La democracia vive de sus triunfos y de sus derrotas. Pero cuando ha sido derrotada, no desaparece. Por lo general, siempre retorna. Los españoles y los portugueses lo saben en Europa; los chilenos y los uruguayos lo saben en Latinoamérica. Pues la democracia - eso es lo que pasan por alto los grandes historiadores culturalistas- es un territorio de luchas. Para decirlo con el mismo Toynbee, frente a los desafíos, las democracia levanta sus respuestas, y ellas aparecen en la escena medial bajo la forma de protestas.

Es cierto, como constata Freedom House, después del apogeo libertario que siguió a la caída del Muro de Berlín, hay un notorio avance de las autocracias. Pero lo que no constata la institución es que también surgen levantamientos en contra del autocratismo en ciernes. En estos mismos momentos hay protestas en Tiflis en contra de los políticos putinistas que pretenden desvincular a Georgia de Europa. En Israel surgen grandes demostraciones en contra de la reforma judicial que quiere imponer la ultraderecha bajo el gobierno de Netanyahu. En México las calles se llenan, en protesta en contra del sistema electoral que propone el gobierno. Y en Irán, las heroicas mujeres siguen luchando en contra de esos perversos monjes que las embalsaman bajo los velos del poder. En fin, la democracia sigue viva a lo largo y ancho del mundo. No hay ninguna razón entonces para proclamar el fin del orden político mundial. La enorme solidaridad internacional que ha despertado la resistencia ucraniana frente a la monstruosa invasión rusa, demuestra por sí sola el vigor del espíritu democrático de nuestros días. Ucrania ocupa hoy ese lugar simbólico central que ayer ocuparon la guerra civil en España, la guerra de EE UU. en Vietnam, o la Primavera de Praga destruida por los tanques soviéticos.

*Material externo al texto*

**config.mk**
```make
export PLATFORM = sky130hd
export DESIGN_NAME = otbn_rf_base_wb_queue
export DESIGN_NICKNAME = d
export VERILOG_FILES = /design/src/rtl/otbn_rf_base_wb_queue.sv
export SDC_FILE = /design/constraint.sdc
export NUM_CORES = 1
export LEC_CHECK = 0
export ABC_AREA = 1
export CORE_MARGIN = 2
export CORE_UTILIZATION = 53
export CTS_CLUSTER_SIZE = 14
export DETAILED_ROUTE_END_ITERATION = 10
export PLACE_DENSITY = 0.88
export SYNTH_ARGS = -nofsm -noshare
export SYNTH_HDL_FRONTEND = slang
export SYNTH_SLANG_ARGS = --single-unit
```
**constraint.sdc**
```tcl
create_clock -name clk_i -period 4.2 [get_ports clk_i]
set_clock_uncertainty 0.15 [all_clocks]
set_input_delay 0.84 -clock clk_i [delete_from_list [all_inputs] [get_ports clk_i]]
set_output_delay 0.84 -clock clk_i [all_outputs]
set_load 0.01 [all_outputs]
```
**src/rtl/otbn_rf_base_wb_queue.sv**
```systemverilog
`default_nettype none
// ============================================================================
// Module      : otbn_rf_base_wb_queue
// Description : In-order write-back queue in front of the 32b GPR write port.
//               Merges ALU results (no integrity) and LSU loads (39b
//               integrity), holds them across controller stalls and flags
//               read-after-write hazards on two GPR read addresses.
// Revision    : 1.0 - initial release
// ============================================================================
module otbn_rf_base_wb_queue #(
    parameter int QUEUE_DEPTH     = 2,
    parameter int BASE_INTG_WIDTH = 39
) (
    input  logic                       clk_i,
    input  logic                       rst_i,
    input  logic                       flush_i,

    input  logic                       alu_valid_i,
    output logic                       alu_ready_o,
    input  logic [4:0]                 alu_addr_i,
    input  logic [31:0]                alu_data_i,

    input  logic                       lsu_valid_i,
    output logic                       lsu_ready_o,
    input  logic [4:0]                 lsu_addr_i,
    input  logic [BASE_INTG_WIDTH-1:0] lsu_data_intg_i,

    output logic [4:0]                 rf_wr_addr_o,
    output logic                       rf_wr_en_o,
    output logic [31:0]                rf_wr_data_no_intg_o,
    output logic [BASE_INTG_WIDTH-1:0] rf_wr_data_intg_o,
    output logic                       rf_wr_data_intg_sel_o,
    output logic                       rf_wr_commit_o,
    input  logic                       rf_wr_stall_i,

    input  logic [4:0]                 hz_addr_a_i,
    input  logic [4:0]                 hz_addr_b_i,
    output logic                       hz_a_o,
    output logic                       hz_b_o,

    output logic                       empty_o,
    output logic                       full_o
);

    localparam int PTR_W = (QUEUE_DEPTH > 1) ? $clog2(QUEUE_DEPTH) : 1;
    localparam int CNT_W = $clog2(QUEUE_DEPTH + 1);
    localparam logic [CNT_W-1:0] C_DEPTH = CNT_W'(QUEUE_DEPTH);

    // Entry storage and queue bookkeeping
    logic [4:0]                 addr_q [QUEUE_DEPTH];
    logic [4:0]                 addr_d [QUEUE_DEPTH];
    logic                       sel_q  [QUEUE_DEPTH];
    logic                       sel_d  [QUEUE_DEPTH];
    logic [BASE_INTG_WIDTH-1:0] data_q [QUEUE_DEPTH];
    logic [BASE_INTG_WIDTH-1:0] data_d [QUEUE_DEPTH];
    logic [PTR_W-1:0]           rptr_q, rptr_d;
    logic [PTR_W-1:0]           wptr_q, wptr_d;
    logic [CNT_W-1:0]           count_q, count_d;

    logic [CNT_W-1:0]           w_free;
    logic [CNT_W-1:0]           w_alu_need;
    logic                       w_empty;
    logic                       w_full;
    logic                       w_push_lsu;
    logic                       w_push_alu;
    logic                       w_pop;
    logic [PTR_W-1:0]           w_alu_wptr;

    assign w_free     = C_DEPTH - count_q;
    assign w_alu_need = CNT_W'(1) + CNT_W'(lsu_valid_i);
    assign w_empty    = (count_q == '0);
    assign w_full     = (count_q == C_DEPTH);

    // Readiness depends only on registered occupancy: no pop-through.
    assign lsu_ready_o = ~rst_i & ~flush_i & (w_free >= CNT_W'(1));
    assign alu_ready_o = ~rst_i & ~flush_i & (w_free >= w_alu_need);

    assign w_push_lsu = lsu_valid_i & lsu_ready_o;
    assign w_push_alu = alu_valid_i & alu_ready_o;

    assign rf_wr_en_o     = ~w_empty & ~flush_i & ~rst_i;
    assign rf_wr_commit_o = rf_wr_en_o & ~rf_wr_stall_i;
    assign w_pop          = rf_wr_commit_o;

    // LSU entry is the older one when both arrive together.
    assign w_alu_wptr = wptr_q + PTR_W'(w_push_lsu);

    always_comb begin
        for (int i = 0; i < QUEUE_DEPTH; i++) begin
            addr_d[i] = addr_q[i];
            sel_d[i]  = sel_q[i];
            data_d[i] = data_q[i];
        end
        if (w_push_lsu) begin
            addr_d[wptr_q] = lsu_addr_i;
            sel_d[wptr_q]  = 1'b1;
            data_d[wptr_q] = lsu_data_intg_i;
        end
        if (w_push_alu) begin
            addr_d[w_alu_wptr] = alu_addr_i;
            sel_d[w_alu_wptr]  = 1'b0;
            data_d[w_alu_wptr] = {{(BASE_INTG_WIDTH-32){1'b0}}, alu_data_i};
        end
    end

    always_comb begin
        rptr_d  = rptr_q;
        wptr_d  = wptr_q;
        count_d = count_q;
        if (flush_i) begin
            rptr_d  = '0;
            wptr_d  = '0;
            count_d = '0;
        end else begin
            wptr_d  = wptr_q + PTR_W'(w_push_lsu) + PTR_W'(w_push_alu);
            rptr_d  = rptr_q + PTR_W'(w_pop);
            count_d = count_q + CNT_W'(w_push_lsu) + CNT_W'(w_push_alu)
                      - CNT_W'(w_pop);
        end
    end

    always_ff @(posedge clk_i) begin
        if (rst_i) begin
            rptr_q  <= '0;
            wptr_q  <= '0;
            count_q <= '0;
            for (int i = 0; i < QUEUE_DEPTH; i++) begin
                addr_q[i] <= '0;
                sel_q[i]  <= 1'b0;
                data_q[i] <= '0;
            end
        end else begin
            rptr_q  <= rptr_d;
            wptr_q  <= wptr_d;
            count_q <= count_d;
            for (int i = 0; i < QUEUE_DEPTH; i++) begin
                addr_q[i] <= addr_d[i];
                sel_q[i]  <= sel_d[i];
                data_q[i] <= data_d[i];
            end
        end
    end

    // Head is read straight from storage, so writes appear one cycle after accept.
    assign rf_wr_addr_o          = addr_q[rptr_q];
    assign rf_wr_data_intg_sel_o = sel_q[rptr_q];
    assign rf_wr_data_intg_o     = data_q[rptr_q];
    assign rf_wr_data_no_intg_o  = data_q[rptr_q][31:0];

    assign empty_o = w_empty;
    assign full_o  = w_full;

    // Hazard scan walks the live window starting at the read pointer; x0 never flags.
    always_comb begin
        logic [PTR_W-1:0] idx;
        hz_a_o = 1'b0;
        hz_b_o = 1'b0;
        idx    = '0;
        for (int i = 0; i < QUEUE_DEPTH; i++) begin
            idx = rptr_q + PTR_W'(i);
            if (CNT_W'(i) < count_q) begin
                if ((addr_q[idx] == hz_addr_a_i) && (hz_addr_a_i != 5'd0)) begin
                    hz_a_o = 1'b1;
                end
                if ((addr_q[idx] == hz_addr_b_i) && (hz_addr_b_i != 5'd0)) begin
                    hz_b_o = 1'b1;
                end
            end
        end
    end

    a_count_range : assert property (@(posedge clk_i) count_q <= C_DEPTH);
    a_no_push_full : assert property (@(posedge clk_i) disable iff (rst_i)
        w_full |-> !(w_push_lsu || w_push_alu));
    a_no_en_empty : assert property (@(posedge clk_i) w_empty |-> !rf_wr_en_o);

endmodule
`default_nettype wire

```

Después de la declaración de la independencia en 1991, Ucrania, desde la revolución naranja (2004) hasta la revolución de Maidán (2013), ha sido escenario de muy duras confrontaciones políticas. Al fin, las elecciones que llevaron a Zelenski al gobierno el año 2019, terminaron por sellar la orientación europea de la nación. Ucrania pertenece, se quiera o no, al orden político-democrático surgido en el este de Europa después del fin del comunismo. Las carnicerías de Putin podrán devastarla, como está sucediendo. Pero después de la guerra, gane o pierda Rusia, Ucrania no será nunca más rusa. Esa posibilidad, si se toman en cuenta los lazos históricos, económicos y culturales que unían a Rusia con Ucrania, podría haber sido realidad, y tal vez, muchos ucranianos la habrían apoyado. Pero ha sido el mismo Putin quien ha terminado por dinamitarla. Desde esa guerra declarada a la democracia mundial a partir de Ucrania, a la misma que Putin y Xi, llaman con el nombre de “Occidente”, ha renacido un espíritu democrático con el que sátrapas y dictadores, autócratas y tiranos, no contaban. La lucha continúa.